Minnesota Apple watchers react to Steve Jobs’ criticisms of Google, Adobe Flash

Apple CEO Steve Jobs holds the new "iPad" during the launch of Apple's new tablet computing device.
REUTERS/Kimberly White
Apple CEO Steve Jobs unveils the iPad during last week’s launch of Apple’s tablet computing device.

So, if you haven’t seen the news Wired broke late Saturday (updated Sunday afternoon) about Steve Jobs going off on Google and Adobe at the Apple all-employee meeting, here it is: Google’s ‘Don’t Be Evil’ Mantra is ‘Bullshit,’ Adobe Is Lazy: Apple’s Steve Jobs.

Here’s an excerpt:

“After a big public announcement of the sort Apple had this week for the iPad, CEO Steve Jobs often takes time in the day or two afterwards to have a Town Hall at One Infinite Loop, making himself available for questions from employees bold enough to stand up and take one right between the eyes.

This time, the big topics included Google and Adobe — no surprises there … And the absence of Adobe Flash support on the iPhone for three years and counting, and now on the iPad, is either celebrated by users as a poke in the eye of one of the web’s most dextrous tools, or the most overrated and overused crutch for decent design.

Jobs, characteristically, did not mince words as he spoke to the assembled, according to a person who was there who could not be named because this person is not authorized by Apple to speak with the press.

On Google: We did not enter the search business, Jobs said. They entered the phone business. Make no mistake they want to kill the iPhone. We won’t let them, he says. Someone else asks something on a different topic, but there’s no getting Jobs off this rant. I want to go back to that other question first and say one more thing, he says. This don’t be evil mantra: “It’s bullshit.” Audience roars.

About Adobe: They are lazy, Jobs says. They have all this potential to do interesting things but they just refuse to do it. They don’t do anything with the approaches that Apple is taking, like Carbon. Apple does not support Flash because it is so buggy, he says. Whenever a Mac crashes more often than not it’s because of Flash. No one will be using Flash, he says. The world is moving to HTML5.”

I decided to ask three local observers with a special perspective on Apple for their reaction. Two of them are former Apple employees; the other, a 26-year user of both Apple and Adobe technologies.

First, I asked Curtis Juliber, a 16-year Apple business development exec, about what it was like on the inside, and also his take on the latest flap.

“I’ve been in employee meetings in Cupertino. Yes, Steve can be very forthright on a variety of topics. People did get up and ask questions. Usually, they were pretty well thought-out in advance — because, if Steve thought something was bullsh*t, he didn’t hesitate to say so.

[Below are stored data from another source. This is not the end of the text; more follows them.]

This is an optimization exercise on Yosys and OpenROAD, whose aim is small area, a short achievable clock period and few clock cycles per item, not a production implementation.
The RTL was checked by simulation tests, not by an equivalence proof against the original design.
No activity file was given, so power comes from the tool's default toggle rates.

==> design/flow/run.sh <==
#!/bin/bash
# synth_recipe.tcl (not shown) runs the flow's synth.tcl, then flattens the netlist and writes it again
# the make line also repeats each setting of config.mk as NAME=value (left out here)
make -C /OpenROAD-flow-scripts/flow DESIGN_CONFIG=/design/flow/config.mk WORK_HOME=/design/flow/orfs CLKGATE_MAP_FILE= SYNTH_SCRIPT=/design/flow/synth_recipe.tcl finish
==> design/flow/config.mk <==
export PLATFORM = sky130hd
export DESIGN_NAME = rs80_dec
export DESIGN_NICKNAME = rs80_dec
export VERILOG_FILES = /design/flow/design.v
export SDC_FILE = /design/flow/constraint.sdc
export NUM_CORES = 4
export LEC_CHECK = 0
export CAP_MARGIN = 20
export CORE_MARGIN = 2
export CORE_UTILIZATION = 40
export SLEW_MARGIN = 20
==> design/flow/constraint.sdc <==
create_clock -name core_clock -period 5.0 [get_ports {clk}]
set_input_delay 1.0000 -clock core_clock [delete_from_list [all_inputs] [get_ports {clk}]]
set_output_delay 1.0000 -clock core_clock [all_outputs]
set_load 0.01 [all_outputs]
==> design/flow/design.v <==
module rs80_dec (
    input  wire        clk,
    input  wire        rst,           
    input  wire        in_valid,
    output wire        in_ready,
    input  wire [15:0] in_data,
    output wire        out_valid,
    input  wire        out_ready,
    output wire [15:0] out_data,
    output wire        out_last,
    output wire [1:0]  out_status,    
    output wire [6:0]  out_pos        
);
    localparam [1:0] ST_IN     = 2'd0,
                     ST_SEARCH = 2'd1,
                     ST_DECIDE = 2'd2,
                     ST_OUT    = 2'd3;
    localparam [1:0] STATUS_OK  = 2'd0,
                     STATUS_COR = 2'd1,
                     STATUS_UNC = 2'd2;
    function [15:0] gf_mul;
        input [15:0] a;
        input [15:0] b;
        reg   [15:0] p;
        reg   [15:0] x;
        integer      n;
        begin
            p = 16'd0;
            x = a;
            for (n = 0; n < 16; n = n + 1) begin
                if (b[n])
                    p = p ^ x;
                x = {x[14:0], 1'b0} ^ (x[15] ? 16'h100B : 16'h0000);
            end
            gf_mul = p;
        end
    endfunction
    localparam [15:0] A1 = 16'h0002;
    localparam [15:0] A2 = 16'h0004;
    localparam [15:0] A3 = 16'h0008;
    localparam [15:0] A4 = 16'h0010;
    localparam [15:0] A5 = 16'h0020;
    localparam [15:0] P0_1 = 16'hF392;
    localparam [15:0] P0_2 = 16'h4135;
    localparam [15:0] P0_3 = 16'h6B6F;
    localparam [15:0] P0_4 = 16'hBEA1;
    localparam [15:0] P0_5 = 16'hE78D;
    localparam [15:0] AI1 = 16'h8805;
    localparam [15:0] AI2 = 16'hCC07;
    localparam [15:0] AI3 = 16'hEE06;
    localparam [15:0] AI4 = 16'h7703;
    localparam [15:0] AI5 = 16'hB384;
    reg  [1:0]  state;
    reg  [6:0]  count;               
    reg  [15:0] buffer [0:79];       
    reg  [15:0] s0, s1, s2, s3, s4, s5;
    reg  [15:0] u1, u2, u3, u4, u5;  
    reg         found;
    reg  [6:0]  err_pos;
    reg  [1:0]  status;
    wire in_fire  = in_valid  && in_ready;
    wire out_fire = out_valid && out_ready;
    assign in_ready  = (state == ST_IN);
    assign out_valid = (state == ST_OUT);
    integer j;
    always @(posedge clk) begin
        if (in_fire || out_fire) begin
            for (j = 0; j < 79; j = j + 1)
                buffer[j] <= buffer[j + 1];
            buffer[79] <= in_data;
        end
    end
    always @(posedge clk) begin
        if (rst) begin
            state   <= ST_IN;
            count   <= 7'd0;
            found   <= 1'b0;
            err_pos <= 7'd0;
            status  <= STATUS_OK;
        end else begin
            case (state)
            ST_IN: begin
                if (in_fire) begin
                    if (count == 7'd0) begin
                        s0 <= in_data;
                        s1 <= in_data;
                        s2 <= in_data;
                        s3 <= in_data;
                        s4 <= in_data;
                        s5 <= in_data;
                    end else begin
                        s0 <= s0 ^ in_data;
                        s1 <= gf_mul(s1, A1) ^ in_data;
                        s2 <= gf_mul(s2, A2) ^ in_data;
                        s3 <= gf_mul(s3, A3) ^ in_data;
                        s4 <= gf_mul(s4, A4) ^ in_data;
                        s5 <= gf_mul(s5, A5) ^ in_data;
                    end
                    if (count == 7'd79) begin
                        state <= ST_SEARCH;
                        count <= 7'd0;
                    end else begin
                        count <= count + 7'd1;
                    end
                end
            end
            ST_SEARCH: begin
                if (count == 7'd0) begin
                    u1 <= gf_mul(s0, P0_1);
                    u2 <= gf_mul(s0, P0_2);
                    u3 <= gf_mul(s0, P0_3);
                    u4 <= gf_mul(s0, P0_4);
                    u5 <= gf_mul(s0, P0_5);
                    found   <= 1'b0;
                    err_pos <= 7'd0;
                    count   <= 7'd1;
                end else begin
                    if (!found && s0 != 16'd0 &&
                        u1 == s1 && u2 == s2 && u3 == s3 &&
                        u4 == s4 && u5 == s5) begin
                        found   <= 1'b1;
                        err_pos <= count - 7'd1;
                    end
                    u1 <= gf_mul(u1, AI1);
                    u2 <= gf_mul(u2, AI2);
                    u3 <= gf_mul(u3, AI3);
                    u4 <= gf_mul(u4, AI4);
                    u5 <= gf_mul(u5, AI5);
                    if (count == 7'd80) begin
                        state <= ST_DECIDE;
                    end
                    count <= count + 7'd1;
                end
            end
            ST_DECIDE: begin
                if (s0 == 16'd0 && s1 == 16'd0 && s2 == 16'd0 &&
                    s3 == 16'd0 && s4 == 16'd0 && s5 == 16'd0)
                    status <= STATUS_OK;
                else if (found)
                    status <= STATUS_COR;
                else
                    status <= STATUS_UNC;
                state <= ST_OUT;
                count <= 7'd0;
            end
            default: begin  
                if (out_fire) begin
                    if (count == 7'd79) begin
                        state <= ST_IN;
                        count <= 7'd0;
                    end else begin
                        count <= count + 7'd1;
                    end
                end
            end
            endcase
        end
    end
    wire [15:0] fix = (status == STATUS_COR && count == err_pos) ? s0 : 16'd0;
    assign out_data   = (status == STATUS_UNC) ? 16'd0 : (buffer[0] ^ fix);
    assign out_last   = (count == 7'd79);
    assign out_status = status;
    assign out_pos    = (status == STATUS_COR) ? err_pos : 7'd0;
endmodule
==> summary.txt <==
status: timing/DRC/antenna clean
I/O Pins: 48
die area: 136000 sq um
share of synthesized flip-flops with an asynchronous set or reset: 0%
GR Util All Layers: 15.5%
DP Cell Count: 4504
Seq cells post-synth: 1475
Num CTS Buffers: 149
total power: 0.0287 W
Leak Pwr: 18.7 nW
cell taking the most area after synthesis: edfxtp_1
CTS H-tree lvls: 4
Hold Path Class: reg -> reg
final setup fails: 0
post-CTS setup buffer count: 0
Fmax: 0.240 GHz
relative slew slack: 17.9%
top cell type's share of synthesized area: 82.4%
CTS resizes: 0
Worst-Skew Late Latency: 760 ps
Worst Setup Path Type: reg -> out
layout cells sized above 1: 9.28%
chip height: 368 um
Primary FF master, synth: edfxtp_1
worst-path maximum fanout: 16
Critical R2R Launch: s0[14]
DRC: 0
data arrival time of the worst path: 3170 ps
power per standard cell area: 473 nW/um^2
CP required: 4000 ps
IO buf count: 47
Non-Filler Instances: 4763
setup_tns: 0 ps
Netlist cell types: 54
Hold Fails Final Rpt: 0
syn avg cell area: 19.4 sq um
std cell rows: 133
clock slew at reported path FFs: 60 ps
drt wl/cell: 22.0 um
min-delay src: buffer[75][5]
Final GP Congestion: 0.934
top cells by area, synth: edfxtp_1, xnor2_1, xor2_1
CTS tree: yes
final net count: 2940
pre-CTS setup slack: 1340 ps
Seq. cell area: 44100 sq um
source of the critical timing path: status[0]
clk root buf: clkbuf_16
Final Max Slew Viols: 0
Slew @ Worst Pin: 1230 ps
Setup WS post-layout: 827 ps
# fillers: 11000
register area share after synthesis: 83.1%
DRT Wirelength: 105000 um
initial core utilization: 40.3%
cell area after synthesis: 53100 sq um
Tmin final: 4170 ps
Syn Nets: 2778
Clock Sinks: 1475
Vias: 23200
Post-CTS Hold Buffers: 0
synth warn: 2
Routed Antenna Nets: 0
clk_skew: 26.2 ps
vias per std cell: 4.87
CP Capture Type: primary output
DP HPWL: 67500 um
CTS Buffer Depth: 3
DR iter-0 viols: 2557
initial antenna violation count: 4
antenna cells: 0
vias in the first global route: 22800
synthesis-to-finish area growth: 14.3%
Max IR drop VDD: 294 uV
largest net degree at the start of global routing: 201
drt first pass iters: 5
EDFF count, synth: 1456
gr ovfl total: 0
Startpoint Class: flip-flop
Syn Inst Count: 2739
first-pass GRT wire length: 154000 um
RSZ-0062 raised after global routing: false
Final Cycle Share: 83.5%
max-cap check violation count: 0
area of the multi-input gates: 8400 sq um
Chip Width: 368 um
Core Box Area: 132000 sq um
-- worst paths after layout --
path | end | slack, ps | cells after the start
min reg2reg | buffer[74][5] | 410 | 0
max | out_data[15] | 830 | 8
max reg2reg | u3[8] | 1290 | 10
min | buffer[74][5] | 410 | 0
-- worst max-delay path, cell delays in order (launching register included) --
cell,delay [ps]
dfxtp_1,390
nor2b_1,440
nand4_1,130
nor2_1,130
buf_4,260
nand2_1,200
xor2_1,210
nor2_1,110
clkdlybuf4s50_1,540
-- metal layers --
layer | track usage [%] | up-vias | share of wire (%)
met5 | 0 | - | 0
met4 | 4.60 | 0 | 2.5
met3 | 3.58 | 171 | 6.5
met2 | 21.7 | 663 | 42
met1 | 24.1 | 12000 | 49
li1 | - | 10400 | -
-- metrics by stage --
stage / hold slack, ps / instance area, sq um / util, %
finish: 405 / 60600 / 46.1
global route: 406 / 60600 / 46.1
CTS: 399 / 60600 / 46.0
detailed placement: 405 / 55900 / 42.5
global placement: 400 / 55900 / 42.5
floorplan: 400 / 53100 / -
-- synth_stat cells (6+ instances only) --
cell       instances
buf_1             21
nand3_1            6
dfxtp_1           19
o2111ai_1          6
xnor3_1           10
nand2_1          189
xor2_2             6
o21ai_0           66
nand2b_1          22
xnor2_1          399
a21oi_1           24
xor2_1           165
nor4_1            29
inv_1             55
a22oi_1            8
clkbuf_1          53
and2_1             8
edfxtp_1        1456
nand4_1           16
nor2b_1           24
ha_1              19
xnor2_2            7
nor2_1            54
buf_2              9
-- layout by cell type, fill, tap and decap left out, types with 7 or more instances in the layout --
master and count:
o21ai_0 66, nand4_1 16, clkinv_2 14, nor4_1 29
nor2b_1 23, bufinv_16 12, clkbuf_1 29, dfxtp_1 19
clkinv_1 33, edfxtp_1 1456, clkbuf_16 151, nor2_1 53
xnor2_1 399, buf_4 43, nand2b_1 22, xnor2_2 7
and2_1 8, clkdlybuf4s50_1 45, inv_1 55, xnor3_1 10
ha_1 19, clkinv_8 7, buf_12 9, a21oi_1 24
a22oi_1 8, xor2_1 165, nand2_1 189
-- logic make-up (layout without fill, tap and decap cells) --
logic type / count (synthesis) / count (layout) / synth area share, %
flops: 1475 / 1475 / 83.1
buf+inv: 146 / 415 / 1.12
compound gates: 135 / 135 / 1.53
simple gates: 367 / 367 / 3.20
xor+xnor: 596 / 596 / 10.6
mux: 1 / 1 / 0.0189
fa+ha+maj: 19 / 19 / 0.448
-- where the power goes --
group | internal (W) | switching [W]
sequential | 0.0142 | 0.000188
clock | 0.00618 | 0.00452
combinational | 0.00136 | 0.00221
total | 0.0218 | 0.00693
-- cell type report --
| type | instances | area share, % |
|---|---|---|
| Multi-Input combinational cell | 1118 | 13.8 |
| Inverter | 56 | 0.347 |
| Timing Repair Buffer | 101 | 1.65 |
| Clock buffer | 180 | 6.41 |
| Sequential cell | 1475 | 72.7 |
| Clock inverter | 78 | 1.38 |
| Tap cell | 1755 | 3.62 |
-- sequential cells by signal (all words and copies together) (netlist names) --
name	count
s5	16
s3	16
count	7
u4	16
s2	16
s0	16
buffer	1280
err_pos	7
s1	16
u5	16
s4	16
u3	16
status	2
u1	16
u2	16
found	1
state	2
Testbench counts, summed over its fixed seeds: cycles 46,464, items 192.

-- afterwards: timing with drivers on the ports --
The flow's constraints put no driver on any port. The routed layout listed below was extracted and timed again, unchanged, in two steps. Step 1 (the two cells are an assumption about what drives the block):
set clk [get_ports {clk}]
set_driving_cell -lib_cell sky130_fd_sc_hd__clkbuf_16 $clk
set_driving_cell -lib_cell sky130_fd_sc_hd__buf_2 [delete_from_list [all_inputs] $clk]
Step 2 moves the port delays by t, midway between the first and last clock arrival at a register: inputs arrive t later, outputs are due t later. That takes back most of the time a late clock gives input paths. Slacks: ideal ports / drivers / drivers and shift; pairs: ideal ports / drivers.
shift t [ns]: 0.819
setup WS [ns]: 0.827 / 0.752 / 1.288
hold WS [ns]: 0.405 / 0.405 / 0.405
worst setup path after step 2: register to register
pins driven straight from the clock port: 1
After both steps this run still meets setup and hold. For this run, drivers alone change the setup slack by -0.075 ns; drivers and shift together by +0.461 ns.
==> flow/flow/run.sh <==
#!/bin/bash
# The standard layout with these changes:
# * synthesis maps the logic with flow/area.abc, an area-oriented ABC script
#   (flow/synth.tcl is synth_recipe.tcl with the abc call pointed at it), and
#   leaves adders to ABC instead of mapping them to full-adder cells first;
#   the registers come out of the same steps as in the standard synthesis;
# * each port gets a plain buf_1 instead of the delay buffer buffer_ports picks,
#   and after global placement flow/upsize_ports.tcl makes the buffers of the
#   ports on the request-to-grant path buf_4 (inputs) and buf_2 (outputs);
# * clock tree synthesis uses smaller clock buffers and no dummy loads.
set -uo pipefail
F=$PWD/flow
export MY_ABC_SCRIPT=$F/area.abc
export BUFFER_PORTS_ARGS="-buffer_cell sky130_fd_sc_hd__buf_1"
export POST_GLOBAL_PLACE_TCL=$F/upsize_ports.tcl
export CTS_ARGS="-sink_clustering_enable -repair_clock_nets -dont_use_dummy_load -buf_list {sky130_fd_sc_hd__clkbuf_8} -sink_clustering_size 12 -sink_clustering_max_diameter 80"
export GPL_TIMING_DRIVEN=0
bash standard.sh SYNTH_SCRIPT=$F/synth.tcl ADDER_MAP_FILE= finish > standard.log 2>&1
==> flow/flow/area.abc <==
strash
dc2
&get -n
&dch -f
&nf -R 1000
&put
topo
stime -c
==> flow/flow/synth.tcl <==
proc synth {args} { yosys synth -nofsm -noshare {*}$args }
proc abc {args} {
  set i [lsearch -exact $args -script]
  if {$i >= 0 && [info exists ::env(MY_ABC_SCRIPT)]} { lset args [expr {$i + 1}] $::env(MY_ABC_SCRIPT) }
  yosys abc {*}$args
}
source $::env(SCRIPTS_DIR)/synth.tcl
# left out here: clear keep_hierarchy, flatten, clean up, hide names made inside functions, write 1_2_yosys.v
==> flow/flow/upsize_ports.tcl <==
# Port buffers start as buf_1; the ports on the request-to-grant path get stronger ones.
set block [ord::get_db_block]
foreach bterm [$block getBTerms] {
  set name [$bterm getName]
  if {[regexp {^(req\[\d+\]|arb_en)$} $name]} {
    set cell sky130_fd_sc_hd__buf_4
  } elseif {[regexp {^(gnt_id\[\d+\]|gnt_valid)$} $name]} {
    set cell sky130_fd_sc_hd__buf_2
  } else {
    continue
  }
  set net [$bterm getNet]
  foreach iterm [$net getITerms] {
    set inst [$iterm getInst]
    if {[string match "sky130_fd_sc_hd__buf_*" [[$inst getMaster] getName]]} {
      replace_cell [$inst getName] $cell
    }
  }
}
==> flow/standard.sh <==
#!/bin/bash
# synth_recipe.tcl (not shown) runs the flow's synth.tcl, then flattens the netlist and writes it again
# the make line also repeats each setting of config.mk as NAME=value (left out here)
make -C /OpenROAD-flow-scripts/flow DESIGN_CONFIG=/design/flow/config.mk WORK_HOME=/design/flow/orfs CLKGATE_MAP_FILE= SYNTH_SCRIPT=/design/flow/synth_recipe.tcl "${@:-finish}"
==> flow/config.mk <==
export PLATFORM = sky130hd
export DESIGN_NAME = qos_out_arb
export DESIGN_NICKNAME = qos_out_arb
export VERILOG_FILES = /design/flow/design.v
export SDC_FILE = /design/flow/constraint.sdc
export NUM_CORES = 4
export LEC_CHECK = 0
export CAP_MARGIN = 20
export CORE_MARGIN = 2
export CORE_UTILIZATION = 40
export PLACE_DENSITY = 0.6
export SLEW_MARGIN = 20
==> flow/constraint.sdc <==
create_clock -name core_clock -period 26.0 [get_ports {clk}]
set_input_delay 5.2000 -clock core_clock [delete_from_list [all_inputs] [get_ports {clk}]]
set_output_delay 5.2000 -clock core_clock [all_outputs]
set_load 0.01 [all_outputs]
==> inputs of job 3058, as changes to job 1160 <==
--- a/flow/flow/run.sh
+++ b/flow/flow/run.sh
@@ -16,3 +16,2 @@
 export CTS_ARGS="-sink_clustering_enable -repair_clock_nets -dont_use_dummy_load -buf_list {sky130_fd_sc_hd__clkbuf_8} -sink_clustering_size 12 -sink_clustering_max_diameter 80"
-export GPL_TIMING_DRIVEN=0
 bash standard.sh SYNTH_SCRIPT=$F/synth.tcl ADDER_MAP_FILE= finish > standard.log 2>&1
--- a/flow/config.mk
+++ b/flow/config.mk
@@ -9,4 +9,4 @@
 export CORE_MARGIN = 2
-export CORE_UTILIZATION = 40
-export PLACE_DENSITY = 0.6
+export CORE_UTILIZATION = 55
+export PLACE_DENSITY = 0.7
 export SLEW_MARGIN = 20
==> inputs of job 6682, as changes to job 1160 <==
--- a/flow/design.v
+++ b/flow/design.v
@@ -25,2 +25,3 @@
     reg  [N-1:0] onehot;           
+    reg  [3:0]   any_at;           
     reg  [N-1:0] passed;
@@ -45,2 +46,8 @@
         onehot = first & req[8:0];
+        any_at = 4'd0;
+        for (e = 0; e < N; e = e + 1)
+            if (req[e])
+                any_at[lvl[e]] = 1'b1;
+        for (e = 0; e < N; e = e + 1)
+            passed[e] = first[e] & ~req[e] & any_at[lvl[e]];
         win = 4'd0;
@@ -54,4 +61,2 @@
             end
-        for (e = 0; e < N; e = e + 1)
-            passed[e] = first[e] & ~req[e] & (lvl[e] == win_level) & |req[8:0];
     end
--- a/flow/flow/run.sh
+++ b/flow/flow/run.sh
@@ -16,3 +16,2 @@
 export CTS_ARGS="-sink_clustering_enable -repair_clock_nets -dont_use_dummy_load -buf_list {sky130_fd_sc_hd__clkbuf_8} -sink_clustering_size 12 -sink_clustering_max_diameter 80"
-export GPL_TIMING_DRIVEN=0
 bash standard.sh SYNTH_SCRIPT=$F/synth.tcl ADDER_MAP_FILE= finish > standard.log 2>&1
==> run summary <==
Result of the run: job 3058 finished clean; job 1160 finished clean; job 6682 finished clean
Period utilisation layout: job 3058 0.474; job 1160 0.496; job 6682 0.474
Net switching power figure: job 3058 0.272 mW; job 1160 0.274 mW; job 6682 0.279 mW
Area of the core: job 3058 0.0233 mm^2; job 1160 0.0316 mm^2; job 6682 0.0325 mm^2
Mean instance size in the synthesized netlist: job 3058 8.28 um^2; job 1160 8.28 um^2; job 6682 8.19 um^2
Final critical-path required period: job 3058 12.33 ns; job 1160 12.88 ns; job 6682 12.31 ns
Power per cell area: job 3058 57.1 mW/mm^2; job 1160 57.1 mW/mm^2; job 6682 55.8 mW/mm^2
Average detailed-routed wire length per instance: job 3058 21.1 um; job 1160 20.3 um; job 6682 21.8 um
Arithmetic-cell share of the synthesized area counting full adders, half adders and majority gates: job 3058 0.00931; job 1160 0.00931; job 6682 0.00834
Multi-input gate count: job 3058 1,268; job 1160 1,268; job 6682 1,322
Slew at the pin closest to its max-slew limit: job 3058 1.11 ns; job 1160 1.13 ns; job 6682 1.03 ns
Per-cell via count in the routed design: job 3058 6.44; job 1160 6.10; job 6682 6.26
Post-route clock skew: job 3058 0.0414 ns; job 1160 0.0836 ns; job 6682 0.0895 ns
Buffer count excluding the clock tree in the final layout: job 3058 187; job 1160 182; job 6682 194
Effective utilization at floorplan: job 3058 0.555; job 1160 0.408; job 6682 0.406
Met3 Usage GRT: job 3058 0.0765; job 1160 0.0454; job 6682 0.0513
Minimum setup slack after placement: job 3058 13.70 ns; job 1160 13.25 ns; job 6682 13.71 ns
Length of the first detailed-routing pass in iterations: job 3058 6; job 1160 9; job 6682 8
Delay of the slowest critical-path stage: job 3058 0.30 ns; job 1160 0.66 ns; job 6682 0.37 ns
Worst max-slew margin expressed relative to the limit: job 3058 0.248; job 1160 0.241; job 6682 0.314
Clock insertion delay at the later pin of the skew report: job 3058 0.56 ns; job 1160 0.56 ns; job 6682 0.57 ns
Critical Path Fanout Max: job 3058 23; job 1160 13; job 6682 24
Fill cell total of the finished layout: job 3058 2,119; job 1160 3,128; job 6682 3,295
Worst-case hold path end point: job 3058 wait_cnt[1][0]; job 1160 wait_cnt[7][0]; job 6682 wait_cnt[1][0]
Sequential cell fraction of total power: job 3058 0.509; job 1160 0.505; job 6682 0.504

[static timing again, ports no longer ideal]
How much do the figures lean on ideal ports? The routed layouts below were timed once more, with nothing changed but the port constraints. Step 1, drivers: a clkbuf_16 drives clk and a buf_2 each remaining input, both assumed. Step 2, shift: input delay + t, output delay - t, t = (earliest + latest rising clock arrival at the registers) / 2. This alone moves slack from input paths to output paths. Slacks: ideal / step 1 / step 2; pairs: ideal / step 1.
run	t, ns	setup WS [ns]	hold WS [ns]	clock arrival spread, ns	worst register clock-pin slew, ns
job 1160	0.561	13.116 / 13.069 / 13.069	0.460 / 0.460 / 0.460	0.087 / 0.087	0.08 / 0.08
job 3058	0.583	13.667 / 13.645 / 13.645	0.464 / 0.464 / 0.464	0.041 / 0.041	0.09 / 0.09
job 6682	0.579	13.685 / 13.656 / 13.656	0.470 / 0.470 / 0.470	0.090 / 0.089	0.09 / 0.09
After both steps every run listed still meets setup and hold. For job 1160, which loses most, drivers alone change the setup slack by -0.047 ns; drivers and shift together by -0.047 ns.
Source: an optimization exercise on an open RTL-to-GDS flow (aim: small area). Production flows keep margins and buffers that such runs may drop.
For this run, only the layout was checked, not whether the RTL still works.
Power figures rest on the tool's default switching activity, not on a simulated workload.

===== design/flow/run.sh =====
#!/bin/bash
# synth_recipe.tcl (not shown) runs the flow's synth.tcl, then flattens the netlist and writes it again
# the make line also repeats each setting of config.mk as NAME=value (left out here)
make -C /OpenROAD-flow-scripts/flow DESIGN_CONFIG=/design/flow/config.mk WORK_HOME=/design/flow/orfs CLKGATE_MAP_FILE= SYNTH_SCRIPT=/design/flow/synth_recipe.tcl finish

===== design/flow/config.mk =====
export PLATFORM = sky130hd
export DESIGN_NAME = cvu_pair
export DESIGN_NICKNAME = cvu_pair
export VERILOG_FILES = /design/flow/design.v
export SDC_FILE = /design/flow/constraint.sdc
export NUM_CORES = 4
export LEC_CHECK = 0
export CAP_MARGIN = 20
export CORE_MARGIN = 2
export CORE_UTILIZATION = 40
export PLACE_DENSITY = 0.6
export SLEW_MARGIN = 20

===== design/flow/constraint.sdc =====
create_clock -name core_clock -period 10.0 [get_ports {clk}]
set_input_delay 2.0000 -clock core_clock [delete_from_list [all_inputs] [get_ports {clk}]]
set_output_delay 2.0000 -clock core_clock [all_outputs]
set_load 0.01 [all_outputs]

“Apple has been pushing HTML5 for several years now. I remember hearing it discussed at WWDC [Worldwide Developer Conference] several years ago. But the market has been slow to adopt it. Whether or not Flash will be killed by the time it *is* adopted is still up in the air, in my opinion. The longer a technology is in the marketplace the harder it is to go away.”

What about Google getting into the phone business?

“I do see Google wanting to be in this market in a big way. Phone ads, and whatever patents they may own on the work they did, will generate great revenue streams.”

Next up, I just had to ask my Minnov8 colleague, Steve Borsch, about his take on the latest developments. Steve was a sales exec for Apple for several years in the 1990s.

“I was never actually in an Apple employee meeting with Jobs. [Steve was based here in the Midwest for Apple.] My only personal contact was at a Macworld, where we had a partner who’d created a Mac-based digital sign that we thought we had management approval to have in the booth. He walked in, saw the huge digital sign right on the end where the crowd walked in, and said to his underlings, ‘Get that out of here, NOW!’ We were all taken aback at the time, but on further reflection realized that, once again, he was right. The sign detracted from the message of the booth and was inappropriate.”

I asked Steve for his quick reaction about the Flash issue touched on in the Wired post.

“At our company, we have several machine ‘footprints’ of Adobe stuff, and we invest several thousand dollars per year on their software. I find PDF, InDesign, and other apps mission-critical and invaluable for our business. While Flash is ubiquitous, it is a resource hog, is mostly proprietary, and I would rather vote for an open web standard — that is, HTML 5 — versus continuing down the path with Flash.

“Case in point with it is the difficulty — and lack of tools from Adobe — to create Flash-based *anything*! I’ve been puzzled for years why they haven’t come out with tools that enable normal humans — meaning designers, not coders — to create and deliver Flash output. And, no — Flex isn’t it, and the output in InDesign is a joke.”

(For some additional perspective on the Apple/Flash/Adobe situation, check out these recent posts: Daring Fireball: Apple/Adobe/Flash and Scobleizer: Can Flash Be Saved?)

Finally, I asked Randy Geise for his perspective — and he offered up a lot. Randy is an accomplished graphic designer who began using Apple and Adobe technologies in 1984. He tells the story of calling for Postscript support in those early days, and having the founder of Adobe himself (John Warnock) get on the phone with him.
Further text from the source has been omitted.